─── Given information

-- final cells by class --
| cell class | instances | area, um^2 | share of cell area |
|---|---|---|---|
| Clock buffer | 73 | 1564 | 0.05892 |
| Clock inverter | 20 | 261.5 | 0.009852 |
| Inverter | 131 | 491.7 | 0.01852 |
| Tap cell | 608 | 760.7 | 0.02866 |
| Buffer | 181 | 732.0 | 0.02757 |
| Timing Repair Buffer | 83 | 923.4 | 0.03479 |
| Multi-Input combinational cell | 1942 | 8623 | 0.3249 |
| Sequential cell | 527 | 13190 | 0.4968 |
<file path="config.mk">
export PLATFORM = sky130hd
export DESIGN_NAME = bus_slave
export DESIGN_NICKNAME = d
export VERILOG_FILES = /design/src/rtl/bus_pkg.sv /design/src/rtl/bus_slave_regfile.sv /design/src/rtl/bus_slave.sv
export SDC_FILE = /design/constraint.sdc
export NUM_CORES = 1
export LEC_CHECK = 0
export CORE_MARGIN = 1.5
export CORE_UTILIZATION = 45
export DETAILED_ROUTE_END_ITERATION = 12
export DONT_BUFFER_PORTS = 1
export GPL_TIMING_DRIVEN = 0
export SLEW_MARGIN = 20
export SYNTH_ARGS = -nofsm -noshare
export SYNTH_HDL_FRONTEND = slang
export SYNTH_SLANG_ARGS = --single-unit
</file>
<file path="constraint.sdc">
create_clock -name clk -period 1.46 [get_ports clk]
set_clock_uncertainty 0.05 [all_clocks]
set_input_delay 0.219 -clock clk [delete_from_list [all_inputs] [get_ports clk]]
set_output_delay 0.219 -clock clk [all_outputs]
set_load 0.05 [all_outputs]
</file>
<file path="src/rtl/bus_pkg.sv">
// Shared bus definitions used by the address decoder, masters and slaves.
package bus_pkg;

  localparam int unsigned DATA_W   = 32;
  localparam int unsigned ADDR_W   = 8;
  localparam int unsigned OFFSET_W = 5;
  localparam int unsigned REGION_W = ADDR_W - OFFSET_W;

  localparam logic [REGION_W-1:0] S0_REGION = 3'b000;
  localparam logic [REGION_W-1:0] S1_REGION = 3'b001;

  localparam logic BUS_READ  = 1'b0;
  localparam logic BUS_WRITE = 1'b1;

  // One bus command as seen by a slave.
  typedef struct packed {
    logic              wr;
    logic [ADDR_W-1:0] address;
    logic [DATA_W-1:0] din;
  } bus_req_t;

  // Region field of a bus address, as used by the decoder.
  function automatic logic [REGION_W-1:0] region_of(input logic [ADDR_W-1:0] addr);
    return addr[ADDR_W-1:OFFSET_W];
  endfunction

endpackage

</file>
<file path="src/rtl/bus_slave_regfile.sv">
// DEPTH x DATA_W register file: async-clear, one write port, combinational read port.
module slave_regfile
  import bus_pkg::*;
#(
  parameter int unsigned DW    = DATA_W,
  parameter int unsigned AW    = OFFSET_W,
  parameter int unsigned DEPTH = 2 ** OFFSET_W
) (
  input  logic          clk,
  input  logic          reset_n,
  input  logic          we,
  input  logic [AW-1:0] waddr,
  input  logic [DW-1:0] wdata,
  input  logic [AW-1:0] raddr,
  output logic [DW-1:0] rdata_c
);

  logic [DW-1:0] mem [DEPTH];

  always_ff @(posedge clk or negedge reset_n) begin
    if (!reset_n) begin
      for (int i = 0; i < int'(DEPTH); i++) mem[i] <= '0;
    end else if (we) begin
      mem[waddr] <= wdata;
    end
  end

  assign rdata_c = mem[raddr];

endmodule

</file>
<file path="src/rtl/bus_slave.sv">
// Memory-mapped bus slave: command decode around a register file with a registered read stage.
module bus_slave
  import bus_pkg::*;
#(
  parameter int unsigned DATA_W   = bus_pkg::DATA_W,
  parameter int unsigned ADDR_W   = bus_pkg::ADDR_W,
  parameter int unsigned OFFSET_W = bus_pkg::OFFSET_W,
  parameter int unsigned DEPTH    = 2 ** OFFSET_W
) (
  input  logic              clk,
  input  logic              reset_n,
  input  logic              s_sel,
  input  logic              s_wr,
  input  logic [ADDR_W-1:0] s_address,
  input  logic [DATA_W-1:0] s_din,
  output logic [DATA_W-1:0] s_dout,
  output logic              s_rvalid
);

  logic [OFFSET_W-1:0] offset;
  logic                wr_en;
  logic                rd_en;
  logic [DATA_W-1:0]   rdata;
  logic                unused_upper;

  assign offset = s_address[OFFSET_W-1:0];
  // Gating by s_sel keeps an undefined s_wr on a deselected bus from touching storage.
  assign wr_en  = s_sel & (s_wr == BUS_WRITE);
  assign rd_en  = s_sel & (s_wr == BUS_READ);

  // Region bits are decoded upstream.
  assign unused_upper = ^s_address[ADDR_W-1:OFFSET_W];

  slave_regfile #(
    .DW    (DATA_W),
    .AW    (OFFSET_W),
    .DEPTH (DEPTH)
  ) u_regfile (
    .clk     (clk),
    .reset_n (reset_n),
    .we      (wr_en),
    .waddr   (offset),
    .wdata   (s_din),
    .raddr   (offset),
    .rdata_c (rdata)
  );

  // Read data is zero outside a read so an idle slave adds nothing to the master's mux.
  always_ff @(posedge clk or negedge reset_n) begin
    if (!reset_n) begin
      s_dout   <= '0;
      s_rvalid <= 1'b0;
    end else if (rd_en) begin
      s_dout   <= rdata;
      s_rvalid <= 1'b1;
    end else begin
      s_dout   <= '0;
      s_rvalid <= 1'b0;
    end
  end

endmodule

</file>
Word level (Yosys, flattened, before mapping)
Cells that the tools add are included.
{"block": "classes", "bitwise": 4, "reduce_logical": 1, "mux": 8, "n_lt_le_gt_ge": 2}
{"cell": "$bwmux 1024", "count": 1}
{"cell": "$bmux 32 s5", "count": 1}
{"cell": "$demux 32 s5", "count": 1}
{"cell": "$mux 32", "count": 4}
{"cell": "$ge 6x6->1 const B", "count": 1}
{"cell": "$lt 6x1->1 const B", "count": 1}
{"cell": "$not 5->6", "count": 1}
{"cell": "$and 1x1->1", "count": 2}
{"cell": "$logic_and 1x1->1", "count": 1}
{"cell": "$mux 1", "count": 1}
{"cell": "$not 1->1", "count": 1}
{"block": "totals", "inputBits": 44, "elab_cells": 49, "reg_bits": 1057, "out_inout_bits": 33}

Logic depth before layout (Yosys ltp)
Gate-level depths: netlist of the first run.
{"block": "depth", "word_depth": 6, "mapped_depth": 7, "mapped_depth_nobuf": 4}

Cells and area by module
A second synthesis of the first run with hierarchy kept.
{"block": "hier_totals", "cells_unflattened": 3520, "area_unflattened_um2": 48622.9}
{"mod": "slave_regfile", "instances": 1, "cells_per_inst": 3447, "seq_area_each_um2": 25624.6, "area_per_inst_um2": 47474.3}
{"mod": "bus_slave", "instances": 1, "cells_per_inst": 73, "seq_area_each_um2": 825.8, "area_per_inst_um2": 1148.6}

Worst setup path after synthesis of the first run
No wires, ideal clock.
{"block": "synth_path", "path_type": "in2reg", "start": "input s_address[0]", "end": "register u_regfile.mem[610] in the netlist's numbering", "t_required_ns": 1.282, "arrival_time_ns": 1.603, "slack_ns": -0.320, "setup_ns": 0.128, "path_stages": 5, "n_path_buf": 2, "cell_sequence": "buf_2 or3_1 nor3_2 buf_4 mux2_1"}
{"block": "synth_via", "elab_chain_len": 6, "elab_cells_between_ends": 7, "cone_classes": "order compare (2); mux (3); bitwise (1); reduce/logical (1)"}
{"item": "from (decl)", "line_no": "bus_slave.sv:14", "text": "input logic [ADDR_W-1:0] s_address,"}
{"item": "$not 5->6 (not written as such) *", "line_no": "bus_slave_regfile.sv:24", "text": "mem[waddr] <= wdata;"}
{"item": "$ge 6x6->1 (not written as such) or $lt 6x1->1 (tied branches)", "line_no": "bus_slave_regfile.sv:24"}
{"item": "$logic_and 1x1->1 (not written as such)", "line_no": "bus_slave_regfile.sv:24"}
{"item": "$mux 32 (not written as such)", "line_no": "bus_slave_regfile.sv:24"}
{"item": "$demux 32 s5 *", "line_no": "bus_slave_regfile.sv:24"}
{"item": "$bwmux 1024 *", "line_no": "bus_slave_regfile.sv:24"}
{"item": "to (signal, indexed assignment)", "line_no": "bus_slave_regfile.sv:24"}
{"item": "to (decl)", "line_no": "bus_slave_regfile.sv:18", "text": "logic [DW-1:0] mem [DEPTH];"}
Every way passes the cells marked *; elsewhere a longest branch is shown, timed or not.
A chain may end at the register's enable or synchronous reset.

Worst setup path in the final report of the first run
{"block": "layout_path", "start": "register u_regfile.mem[543] in the netlist's numbering", "end": "register s_dout[31]"}
{"block": "layout_via", "elab_chain_len": 4}
{"item": "$bmux 32 s5", "line_no": "bus_slave_regfile.sv:28", "text": "assign rdata_c = mem[raddr];"}
{"item": "$mux 32 (not written as such) (2 in series)", "line_no": "bus_slave_regfile.sv:28"}
{"item": "$mux 32", "line_no": "bus_slave.sv:53", "text": "end else if (rd_en) begin"}
{"item": "to (signal assigned)", "line_no": "bus_slave.sv:54", "text": "s_dout <= rdata;"}
{"item": "to (decl)", "line_no": "bus_slave.sv:16", "text": "output logic [DATA_W-1:0] s_dout,"}
No other way between the ends. The select of a mux whose other input is x is not followed.
$ cat src/rtl/dbi_phase_timer.sv
// Down-counter timing one WRX/RESX phase; done is high in the last cycle of the phase.
// Latency: a load of N gives done in the N-th cycle after the loading edge.
// Backpressure: none; counter parks at zero and never wraps.
module dbi_phase_timer #(
  parameter int CNT_W = 4
) (
  input  logic             clk,
  input  logic             rst_n,
  input  logic             i_load,
  input  logic [CNT_W-1:0] i_load_val,
  output logic             o_done
);
  logic [CNT_W-1:0] r_cnt;

  // Load on phase entry, count down, saturate at zero
  always_ff @(posedge clk) begin
    if (!rst_n) begin
      r_cnt <= '0;
    end else if (i_load) begin
      r_cnt <= i_load_val;
    end else if (r_cnt != '0) begin
      r_cnt <= r_cnt - 1'b1;
    end
  end

  assign o_done = (r_cnt == CNT_W'(1));
endmodule
==> config.mk <==
export PLATFORM = sky130hd
export DESIGN_NAME = prog_clock_divider
export DESIGN_NICKNAME = d
export VERILOG_FILES = /design/src/rtl/clkdiv_pkg.sv /design/src/rtl/clkdiv_phase_counter.sv /design/src/rtl/prog_clock_divider.sv
export SDC_FILE = /design/constraint.sdc
export NUM_CORES = 1
export LEC_CHECK = 0
export ABC_AREA = 0
export ABC_CLOCK_PERIOD_IN_PS = 10300
export CAP_MARGIN = 30
export CORE_ASPECT_RATIO = 1.75
export CORE_UTILIZATION = 61
export DETAILED_ROUTE_END_ITERATION = 8
export PLACE_DENSITY = 0.84
export SLEW_MARGIN = 10
export SYNTH_ARGS = -nofsm -noshare
export SYNTH_HDL_FRONTEND = slang
export SYNTH_HIERARCHICAL = 1
export SYNTH_SLANG_ARGS = --single-unit
==> constraint.sdc <==
create_clock -name clk_in -period 10.3 [get_ports clk_in]
set_input_delay 2.06 -clock clk_in [delete_from_list [all_inputs] [get_ports clk_in]]
set_output_delay 2.06 -clock clk_in [all_outputs]
set_load 0.01 [all_outputs]
==> src/rtl/clkdiv_pkg.sv <==
// rtl/clkdiv_pkg.sv - shared state encoding and constants for the programmable clock divider
//
// Purpose: common definitions imported by prog_clock_divider and clkdiv_phase_counter.
// Ports:   none (package).

package clkdiv_pkg;

  // Divider control states: IDLE holds clk_out low, RUN generates periods.
  typedef enum logic {
    ST_IDLE = 1'b0,
    ST_RUN  = 1'b1
  } clkdiv_state_e;

  // Smallest divisor that still yields distinct high and low phases.
  localparam int DIV_MIN = 2;

endpackage

==> src/rtl/clkdiv_phase_counter.sv <==
// rtl/clkdiv_phase_counter.sv - phase counter with period-end flag and high-phase compare
//
// Purpose: counts 0..N-1 while advancing, reports the last cycle of a period and
//          whether the next count still falls inside the high phase.
// Ports:
//   clk_in       - clock, rising edge
//   rst          - asynchronous active-high reset
//   i_clear      - hold the count at zero
//   i_advance    - step the count (wraps to zero after N-1)
//   i_div        - divisor N currently in force (>= 2)
//   o_wrap       - count equals N-1 (period end)
//   o_next_high  - count+1 is below the high-phase length ceil(N/2)

module clkdiv_phase_counter
  import clkdiv_pkg::*;
#(
  parameter int WIDTH = 16
) (
  input  logic             clk_in,
  input  logic             rst,
  input  logic             i_clear,
  input  logic             i_advance,
  input  logic [WIDTH-1:0] i_div,
  output logic             o_wrap,
  output logic             o_next_high
);

  logic [WIDTH-1:0] r_cnt;
  logic [WIDTH-1:0] w_last;
  logic [WIDTH-1:0] w_high;
  logic [WIDTH-1:0] w_next;

  assign w_last = i_div - WIDTH'(1);
  // ceil(N/2) computed as N - floor(N/2) so it never overflows WIDTH bits.
  assign w_high = i_div - (i_div >> 1);
  // Only consumed when r_cnt < N-1, so r_cnt+1 always fits.
  assign w_next = r_cnt + WIDTH'(1);

  assign o_wrap      = (r_cnt == w_last);
  assign o_next_high = (w_next < w_high);

  always_ff @(posedge clk_in or posedge rst) begin
    if (rst) begin
      r_cnt <= '0;
    end else if (i_clear) begin
      r_cnt <= '0;
    end else if (i_advance) begin
      r_cnt <= o_wrap ? '0 : w_next;
    end
  end

endmodule

==> src/rtl/prog_clock_divider.sv <==
// rtl/prog_clock_divider.sv - programmable integer clock divider with glitch-free divisor updates
//
// Purpose: produces a registered clk_out of period N clk_in cycles (high ceil(N/2)),
//          with edge ticks and a divisor that only changes at period boundaries.
// Ports:
//   clk_in     - sole clock, rising edge
//   rst        - asynchronous active-high reset
//   en         - run request, sampled in IDLE and at period end
//   div_in     - requested divisor N
//   div_load   - one-cycle strobe capturing div_in
//   div_ack    - pulse: load accepted
//   div_err    - pulse: load rejected (div_in < 2)
//   clk_out    - divided clock
//   rise_tick  - high in the cycle clk_out went 0->1
//   fall_tick  - high in the cycle clk_out went 1->0
//   cur_div    - divisor currently in force

module prog_clock_divider
  import clkdiv_pkg::*;
#(
  parameter int WIDTH       = 16,
  parameter int DEFAULT_DIV = 4
) (
  input  logic             clk_in,
  input  logic             rst,
  input  logic             en,
  input  logic [WIDTH-1:0] div_in,
  input  logic             div_load,
  output logic             div_ack,
  output logic             div_err,
  output logic             clk_out,
  output logic             rise_tick,
  output logic             fall_tick,
  output logic [WIDTH-1:0] cur_div
);

  clkdiv_state_e    r_state;
  logic             r_clk_out;
  logic             r_rise;
  logic             r_fall;
  logic             r_ack;
  logic             r_err;
  logic             r_pend_valid;
  logic [WIDTH-1:0] r_pending;
  logic [WIDTH-1:0] r_cur_div;

  logic             w_wrap;
  logic             w_next_high;
  logic             w_load_ok;
  logic             w_load_bad;
  logic             w_idle;

  assign w_idle     = (r_state == ST_IDLE);
  assign w_load_ok  = div_load && (div_in >= WIDTH'(DIV_MIN));
  assign w_load_bad = div_load && (div_in <  WIDTH'(DIV_MIN));

  clkdiv_phase_counter #(
    .WIDTH (WIDTH)
  ) u_phase (
    .clk_in      (clk_in),
    .rst         (rst),
    .i_clear     (w_idle),
    .i_advance   (!w_idle),
    .i_div       (r_cur_div),
    .o_wrap      (w_wrap),
    .o_next_high (w_next_high)
  );

  always_ff @(posedge clk_in or posedge rst) begin
    if (rst) begin
      r_state      <= ST_IDLE;
      r_clk_out    <= 1'b0;
      r_rise       <= 1'b0;
      r_fall       <= 1'b0;
      r_ack        <= 1'b0;
      r_err        <= 1'b0;
      r_pend_valid <= 1'b0;
      r_pending    <= '0;
      r_cur_div    <= WIDTH'(DEFAULT_DIV);
    end else begin
      r_rise <= 1'b0;
      r_fall <= 1'b0;
      r_ack  <= w_load_ok;
      r_err  <= w_load_bad;

      case (r_state)
        ST_IDLE: begin
          r_clk_out <= 1'b0;
          if (en) begin
            r_state   <= ST_RUN;
            r_clk_out <= 1'b1;
            r_rise    <= 1'b1;
          end
        end
        ST_RUN: begin
          if (w_wrap) begin
            // Period boundary: the only point where the divisor may change.
            if (r_pend_valid) begin
              r_cur_div    <= r_pending;
              r_pend_valid <= 1'b0;
            end
            // clk_out is always low on the last cycle (low phase >= 1).
            if (en) begin
              r_clk_out <= 1'b1;
              r_rise    <= 1'b1;
            end else begin
              r_state   <= ST_IDLE;
              r_clk_out <= 1'b0;
            end
          end else begin
            r_clk_out <= w_next_high;
            r_fall    <= r_clk_out && !w_next_high;
          end
        end
        default: begin
          r_state   <= ST_IDLE;
          r_clk_out <= 1'b0;
        end
      endcase

      // Placed after the period-end handling so a load on the boundary
      // edge lands in pending while the older pending value applies now.
      if (w_load_ok) begin
        if (w_idle && !en) begin
          r_cur_div <= div_in;
        end else begin
          r_pending    <= div_in;
          r_pend_valid <= 1'b1;
        end
      end
    end
  end

  assign div_ack   = r_ack;
  assign div_err   = r_err;
  assign clk_out   = r_clk_out;
  assign rise_tick = r_rise;
  assign fall_tick = r_fall;
  assign cur_div   = r_cur_div;

endmodule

──────

* _What is being asked_: Scan the records above for the lines holding "cell area |" and "create_clock -name clk -period". Transcribe those two and every line between them word for word, and no others.

* _Written solution_:
| cell class | instances | area, um^2 | share of cell area |
|---|---|---|---|
| Clock buffer | 73 | 1564 | 0.05892 |
| Clock inverter | 20 | 261.5 | 0.009852 |
| Inverter | 131 | 491.7 | 0.01852 |
| Tap cell | 608 | 760.7 | 0.02866 |
| Buffer | 181 | 732.0 | 0.02757 |
| Timing Repair Buffer | 83 | 923.4 | 0.03479 |
| Multi-Input combinational cell | 1942 | 8623 | 0.3249 |
| Sequential cell | 527 | 13190 | 0.4968 |
<file path="config.mk">
export PLATFORM = sky130hd
export DESIGN_NAME = bus_slave
export DESIGN_NICKNAME = d
export VERILOG_FILES = /design/src/rtl/bus_pkg.sv /design/src/rtl/bus_slave_regfile.sv /design/src/rtl/bus_slave.sv
export SDC_FILE = /design/constraint.sdc
export NUM_CORES = 1
export LEC_CHECK = 0
export CORE_MARGIN = 1.5
export CORE_UTILIZATION = 45
export DETAILED_ROUTE_END_ITERATION = 12
export DONT_BUFFER_PORTS = 1
export GPL_TIMING_DRIVEN = 0
export SLEW_MARGIN = 20
export SYNTH_ARGS = -nofsm -noshare
export SYNTH_HDL_FRONTEND = slang
export SYNTH_SLANG_ARGS = --single-unit
</file>
<file path="constraint.sdc">
create_clock -name clk -period 1.46 [get_ports clk]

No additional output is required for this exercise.